Spotify and Apple Music get unofficial mixes, the best part of SoundCloud
SoundCloud’s big differentiator is its offering of unofficial, user-uploaded content that the major labels don’t release and that isn’t on Spotify or Apple Music. Or at least they weren’t. The first unofficial single-track remixes just went live on Spotify and Apple Music thanks to their partnerships with music rights management service Dubset. Apple struck a deal with Dubset in March, and Spotify did in May, BPMSupreme reported. But the remixes are finally beginning to stream today, starting with this DJ Jazzy Jeff remix of Anderson .Paak. We’ve reached out to Spotify and Apple for comment. Still missing are the multi-song mixsets DJs often share from their gigs. But Dubset is also equipped to distribute royalties from those and its deals permit them. Dubset CEO Stephen White tells me “Mixes are coming next!” Dubset works by scanning an entire mix and matching every part of the track to its Mixbank of snippets of official songs based on Gracenote’s audio fingerprinting database. Dubset matches the samples in a mix to these snippets, then distributes royalties for the play evenly to the original rights holders. In this case, Anderson Paak’s rights holders would get paid because his music is the basis of Jazzy Jeff’s remix.

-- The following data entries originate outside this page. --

===== src/rtl/spi_fifo_tx_master_if.sv =====
`default_nettype none
// ============================================================================
// Module   : spi_fifo_tx_master_if
// Brief    : TX FIFO read port, SPI pins and RX frame strobe for spi_fifo_tx_master.
// Revision : 1.0 - initial release
// ============================================================================
interface spi_fifo_tx_master_if #(
    parameter int FS = 8
);
    logic          enable;
    logic [FS-1:0] fifo_data;
    logic          fifo_flag;
    logic          fifo_empty;
    logic          fifo_read;
    logic          spi_sck;
    logic          spi_ss_n;
    logic          spi_mosi;
    logic          spi_miso;
    logic [FS-1:0] rx_data;
    logic          rx_valid;
    logic          busy;

    modport master (
        input  enable, fifo_data, fifo_flag, fifo_empty, spi_miso,
        output fifo_read, spi_sck, spi_ss_n, spi_mosi, rx_data, rx_valid, busy
    );

    modport slave (
        output enable, fifo_data, fifo_flag, fifo_empty, spi_miso,
        input  fifo_read, spi_sck, spi_ss_n, spi_mosi, rx_data, rx_valid, busy
    );
endinterface
`default_nettype wire


===== src/rtl/spi_fifo_tx_master.sv =====
`default_nettype none
// ============================================================================
// Module   : spi_fifo_tx_master
// Brief    : Pops frames from a TX FIFO and shifts them out as SPI mode-0 master,
//            returning each received frame with a 1-cycle valid strobe.
//            Optional macro SPI_TX_FLAG_EOF_EN: FIFO flag bit ends the transfer.
// Revision : 1.0 - initial release
// ============================================================================
module spi_fifo_tx_master #(
    parameter int CFG_FRAME_SIZE = 8,
    parameter int CFG_CLK_DIV    = 2
) (
    input  wire logic             pclk,
    input  wire logic             sreset,
    spi_fifo_tx_master_if.master  bus
);
    localparam int         c_FS       = CFG_FRAME_SIZE;
    localparam int         c_BW       = (c_FS > 1) ? $clog2(c_FS) : 1;
    localparam logic [7:0] c_DIV_LAST = 8'(CFG_CLK_DIV - 1);
    localparam logic [c_BW-1:0] c_BIT_LAST = c_BW'(c_FS - 1);

    localparam logic [2:0] S_IDLE  = 3'd0;
    localparam logic [2:0] S_LEAD  = 3'd1;
    localparam logic [2:0] S_SHIFT = 3'd2;
    localparam logic [2:0] S_FETCH = 3'd3;
    localparam logic [2:0] S_TRAIL = 3'd4;

    logic [2:0]      r_state;
    logic [7:0]      r_div;
    logic [c_BW-1:0] r_bit;
    logic [c_FS-1:0] r_tx;
    logic [c_FS-1:0] r_rx;
    logic [c_FS-1:0] r_rx_data;
    logic            r_rx_valid;
    logic            r_sck;
    logic            r_ss_n;

    logic            w_pop;
    logic            w_eof_stop;
    logic [c_FS-1:0] w_rx_next;

    assign w_pop = !sreset && !bus.fifo_empty &&
                   (((r_state == S_IDLE) && bus.enable) || (r_state == S_FETCH));
    assign w_rx_next = {r_rx[c_FS-2:0], bus.spi_miso};

`ifdef SPI_TX_FLAG_EOF_EN
    logic r_eof;

    always_ff @(posedge pclk) begin
        if (sreset) begin
            r_eof <= 1'b0;
        end else if (w_pop) begin
            r_eof <= bus.fifo_flag;
        end
    end

    assign w_eof_stop = r_eof;
`else
    assign w_eof_stop = 1'b0;
`endif

    // Each bit is a high phase then a low phase; the edge leaving LEAD/FETCH is the first rise.
    always_ff @(posedge pclk) begin
        if (sreset) begin
            r_state    <= S_IDLE;
            r_div      <= 8'd0;
            r_bit      <= '0;
            r_tx       <= '0;
            r_rx       <= '0;
            r_rx_data  <= '0;
            r_rx_valid <= 1'b0;
            r_sck      <= 1'b0;
            r_ss_n     <= 1'b1;
        end else begin
            r_rx_valid <= 1'b0;
            case (r_state)
                S_IDLE: begin
                    if (w_pop) begin
                        r_tx    <= bus.fifo_data;
                        r_ss_n  <= 1'b0;
                        r_div   <= c_DIV_LAST;
                        r_state <= S_LEAD;
                    end
                end
                S_LEAD: begin
                    if (r_div == 8'd0) begin
                        r_sck   <= 1'b1;
                        r_rx    <= w_rx_next;
                        r_div   <= c_DIV_LAST;
                        r_bit   <= c_BIT_LAST;
                        r_state <= S_SHIFT;
                    end else begin
                        r_div <= r_div - 8'd1;
                    end
                end
                S_SHIFT: begin
                    if (r_div != 8'd0) begin
                        r_div <= r_div - 8'd1;
                    end else begin
                        r_div <= c_DIV_LAST;
                        if (r_sck) begin
                            r_sck <= 1'b0;
                            r_tx  <= {r_tx[c_FS-2:0], 1'b0};
                        end else if (r_bit == '0) begin
                            r_rx_data  <= r_rx;
                            r_rx_valid <= 1'b1;
                            r_state    <= (bus.enable && !bus.fifo_empty && !w_eof_stop)
                                          ? S_FETCH : S_TRAIL;
                        end else begin
                            r_sck <= 1'b1;
                            r_rx  <= w_rx_next;
                            r_bit <= r_bit - 1'b1;
                        end
                    end
                end
                S_FETCH: begin
                    if (w_pop) begin
                        r_tx    <= bus.fifo_data;
                        r_sck   <= 1'b1;
                        r_rx    <= w_rx_next;
                        r_div   <= c_DIV_LAST;
                        r_bit   <= c_BIT_LAST;
                        r_state <= S_SHIFT;
                    end else begin
                        r_div   <= c_DIV_LAST;
                        r_state <= S_TRAIL;
                    end
                end
                S_TRAIL: begin
                    if (r_div == 8'd0) begin
                        r_ss_n  <= 1'b1;
                        r_state <= S_IDLE;
                    end else begin
                        r_div <= r_div - 8'd1;
                    end
                end
                default: r_state <= S_IDLE;
            endcase
        end
    end

    // In FETCH the next MSB comes straight from the FIFO head so MOSI settles while SCK is low.
    always_comb begin
        bus.spi_mosi = 1'b0;
        if (r_state == S_FETCH) begin
            bus.spi_mosi = bus.fifo_data[c_FS-1];
        end else if ((r_state == S_LEAD) || (r_state == S_SHIFT)) begin
            bus.spi_mosi = r_tx[c_FS-1];
        end
    end

    assign bus.fifo_read = w_pop;
    assign bus.spi_sck   = r_sck;
    assign bus.spi_ss_n  = r_ss_n;
    assign bus.rx_data   = r_rx_data;
    assign bus.rx_valid  = r_rx_valid;
    assign bus.busy      = (r_state != S_IDLE);

endmodule
`default_nettype wire


===== src/flat_wrapper.sv =====
// flat-port wrapper written by rule: the top's interface ports become plain ports
module spi_fifo_tx_master_flat 
#(
    parameter int CFG_FRAME_SIZE = 8,
    parameter int CFG_CLK_DIV    = 2
)
  (pclk, sreset, bus_enable, bus_fifo_data, bus_fifo_flag, bus_fifo_empty, bus_spi_miso, bus_fifo_read, bus_spi_sck, bus_spi_ss_n, bus_spi_mosi, bus_rx_data, bus_rx_valid, bus_busy);
  spi_fifo_tx_master_if #(.FS((8))) bus_i ();
  input  wire logic pclk;
  input  wire logic sreset;
  input wire logic [$bits(bus_i.enable)-1:0] bus_enable;
  input wire logic [$bits(bus_i.fifo_data)-1:0] bus_fifo_data;
  input wire logic [$bits(bus_i.fifo_flag)-1:0] bus_fifo_flag;
  input wire logic [$bits(bus_i.fifo_empty)-1:0] bus_fifo_empty;
  input wire logic [$bits(bus_i.spi_miso)-1:0] bus_spi_miso;
  output wire logic [$bits(bus_i.fifo_read)-1:0] bus_fifo_read;
  output wire logic [$bits(bus_i.spi_sck)-1:0] bus_spi_sck;
  output wire logic [$bits(bus_i.spi_ss_n)-1:0] bus_spi_ss_n;
  output wire logic [$bits(bus_i.spi_mosi)-1:0] bus_spi_mosi;
  output wire logic [$bits(bus_i.rx_data)-1:0] bus_rx_data;
  output wire logic [$bits(bus_i.rx_valid)-1:0] bus_rx_valid;
  output wire logic [$bits(bus_i.busy)-1:0] bus_busy;
  assign bus_i.enable = bus_enable;
  assign bus_i.fifo_data = bus_fifo_data;
  assign bus_i.fifo_flag = bus_fifo_flag;
  assign bus_i.fifo_empty = bus_fifo_empty;
  assign bus_i.spi_miso = bus_spi_miso;
  assign bus_fifo_read = bus_i.fifo_read;
  assign bus_spi_sck = bus_i.spi_sck;
  assign bus_spi_ss_n = bus_i.spi_ss_n;
  assign bus_spi_mosi = bus_i.spi_mosi;
  assign bus_rx_data = bus_i.rx_data;
  assign bus_rx_valid = bus_i.rx_valid;
  assign bus_busy = bus_i.busy;
  spi_fifo_tx_master #(.CFG_FRAME_SIZE(CFG_FRAME_SIZE), .CFG_CLK_DIV(CFG_CLK_DIV)) u_core (.pclk(pclk), .sreset(sreset), .bus(bus_i));
endmodule
`src/rtl/pipe_flow_ctrl.sv`:
```
// Fetch/decode flow controller: boot/run/drain phase counter, PC register,
// IF/ID register and the decode/execute valid bits.
module pipe_flow_ctrl #(
    parameter int              PC_W     = 32,
    parameter logic [PC_W-1:0] RESET_PC = '0
) (
    input  logic            clk,
    input  logic            rst_n,
    input  logic            StallF,
    input  logic            StallD,
    input  logic            FlushE,
    input  logic            PCSrcD,
    input  logic [PC_W-1:0] PCBranchD,
    input  logic [31:0]     InstrF,
    input  logic            drain_req,
    output logic [3:0]      cnt,
    output logic [PC_W-1:0] PCF,
    output logic [PC_W-1:0] PCPlus4F,
    output logic [31:0]     InstrD,
    output logic [PC_W-1:0] PCPlus4D,
    output logic            validD,
    output logic            validE,
    output logic            drain_ack
);

    localparam logic [3:0] PH_RUN   = 4'd6;
    localparam logic [3:0] PH_HOLD  = 4'd7;
    localparam logic [3:0] PH_FLUSH = 4'd8;

    logic [3:0] cnt_nxt;
    logic       booting;
    logic       pc_frozen;

    assign booting   = (cnt < PH_RUN);
    assign pc_frozen = booting || (cnt == PH_HOLD);
    assign PCPlus4F  = PCF + PC_W'(4);

    // Phase sequencing; any out-of-range value recovers straight to run.
    always_comb begin
        cnt_nxt = PH_RUN;
        if (booting) begin
            cnt_nxt = cnt + 4'd1;
        end else if (cnt == PH_RUN) begin
            cnt_nxt = drain_req ? PH_HOLD : PH_RUN;
        end else if (cnt == PH_HOLD) begin
            cnt_nxt = PH_FLUSH;
        end
    end

    // drain_ack is decoded from the next phase so it leaves a flop, not a comparator.
    always_ff @(posedge clk) begin
        if (!rst_n) begin
            cnt       <= 4'd0;
            drain_ack <= 1'b0;
        end else begin
            cnt       <= cnt_nxt;
            drain_ack <= (cnt_nxt == PH_FLUSH);
        end
    end

    // Fetch stage: a stalled decode masks any redirect until it re-resolves.
    always_ff @(posedge clk) begin
        if (!rst_n) begin
            PCF <= RESET_PC;
        end else if (pc_frozen || StallF) begin
            PCF <= PCF;
        end else if (PCSrcD && !StallD) begin
            PCF <= PCBranchD;
        end else begin
            PCF <= PCPlus4F;
        end
    end

    // IF/ID boundary: a taken redirect turns the fetched slot into a nop bubble.
    always_ff @(posedge clk) begin
        if (!rst_n) begin
            InstrD   <= 32'h0;
            PCPlus4D <= '0;
            validD   <= 1'b0;
        end else if (booting || StallD) begin
            InstrD   <= InstrD;
            PCPlus4D <= PCPlus4D;
            validD   <= validD;
        end else if (PCSrcD) begin
            InstrD   <= 32'h0;
            PCPlus4D <= '0;
            validD   <= 1'b0;
        end else begin
            InstrD   <= InstrF;
            PCPlus4D <= PCPlus4F;
            validD   <= 1'b1;
        end
    end

    // ID/EX boundary valid bit.
    always_ff @(posedge clk) begin
        if (!rst_n) begin
            validE <= 1'b0;
        end else if (booting || FlushE) begin
            validE <= 1'b0;
        end else begin
            validE <= validD;
        end
    end

endmodule
```
`config.mk`:
```
export PLATFORM = sky130hd
export DESIGN_NAME = pipe_flow_ctrl
export DESIGN_NICKNAME = d
export VERILOG_FILES = /design/src/rtl/pipe_flow_ctrl.sv
export SDC_FILE = /design/constraint.sdc
export NUM_CORES = 1
export LEC_CHECK = 0
export CORE_ASPECT_RATIO = 1.25
export CORE_MARGIN = 3
export CORE_UTILIZATION = 43
export DETAILED_ROUTE_END_ITERATION = 8
export PLACE_DENSITY = 0.91
export SYNTH_ARGS = -nofsm -noshare
export SYNTH_HDL_FRONTEND = slang
export SYNTH_SLANG_ARGS = --single-unit
```
`constraint.sdc`:
```
create_clock -name clk -period 3.15 [get_ports clk]
set_clock_uncertainty 0.2 [all_clocks]
set_input_delay 0.7875 -clock clk [delete_from_list [all_inputs] [get_ports clk]]
set_output_delay 0.7875 -clock clk [all_outputs]
set_load 0.02 [all_outputs]
```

White says 700 million people listen to mixed content a month, making it a big opportunity. But record labels have historically fought against unofficial mixes because they considered them piracy since they weren’t getting paid. Dubset gives them a fair share, so they’ll permit remixes and mix sets to stream on the major platforms. Royalty revenue from the platform is shared with rights holders while Dubset gets a cut. “Content owners have been very supportive. The publishing and label deals we have under license provides a large catalog to work with” White tells me. This “allows some of the content that until now has only been on YouTube and SoundCloud to come to these great paid services where content owners will get paid!” The fact that unofficial content is now going live on Spotify and Apple Music could reduce the acquisition potential for SoundCloud, which the Financial Times says is in late-stage negotiations to be bought by Spotify. TechCrunch’s sources confirm the two have recently been talking about M&A. But if Spotify can get the best of SoundCloud’s content without coughing up a ton of money for a broken company that’s been struggling for years.
Without the legal grey area of music as a differentiator, Spotify and Apple Music will end up competing on product features Spotify’s Discover Weekly playlist and Apple’s Beats 1 live radio station, as well as on exclusives and early access to big releases from top artists. The real winners here, though, are the artists and listeners. Original rights owners will get paid, remix producers and mixset DJs can share their creativity without being pirates, and listeners can hear the music they want no matter how it got made.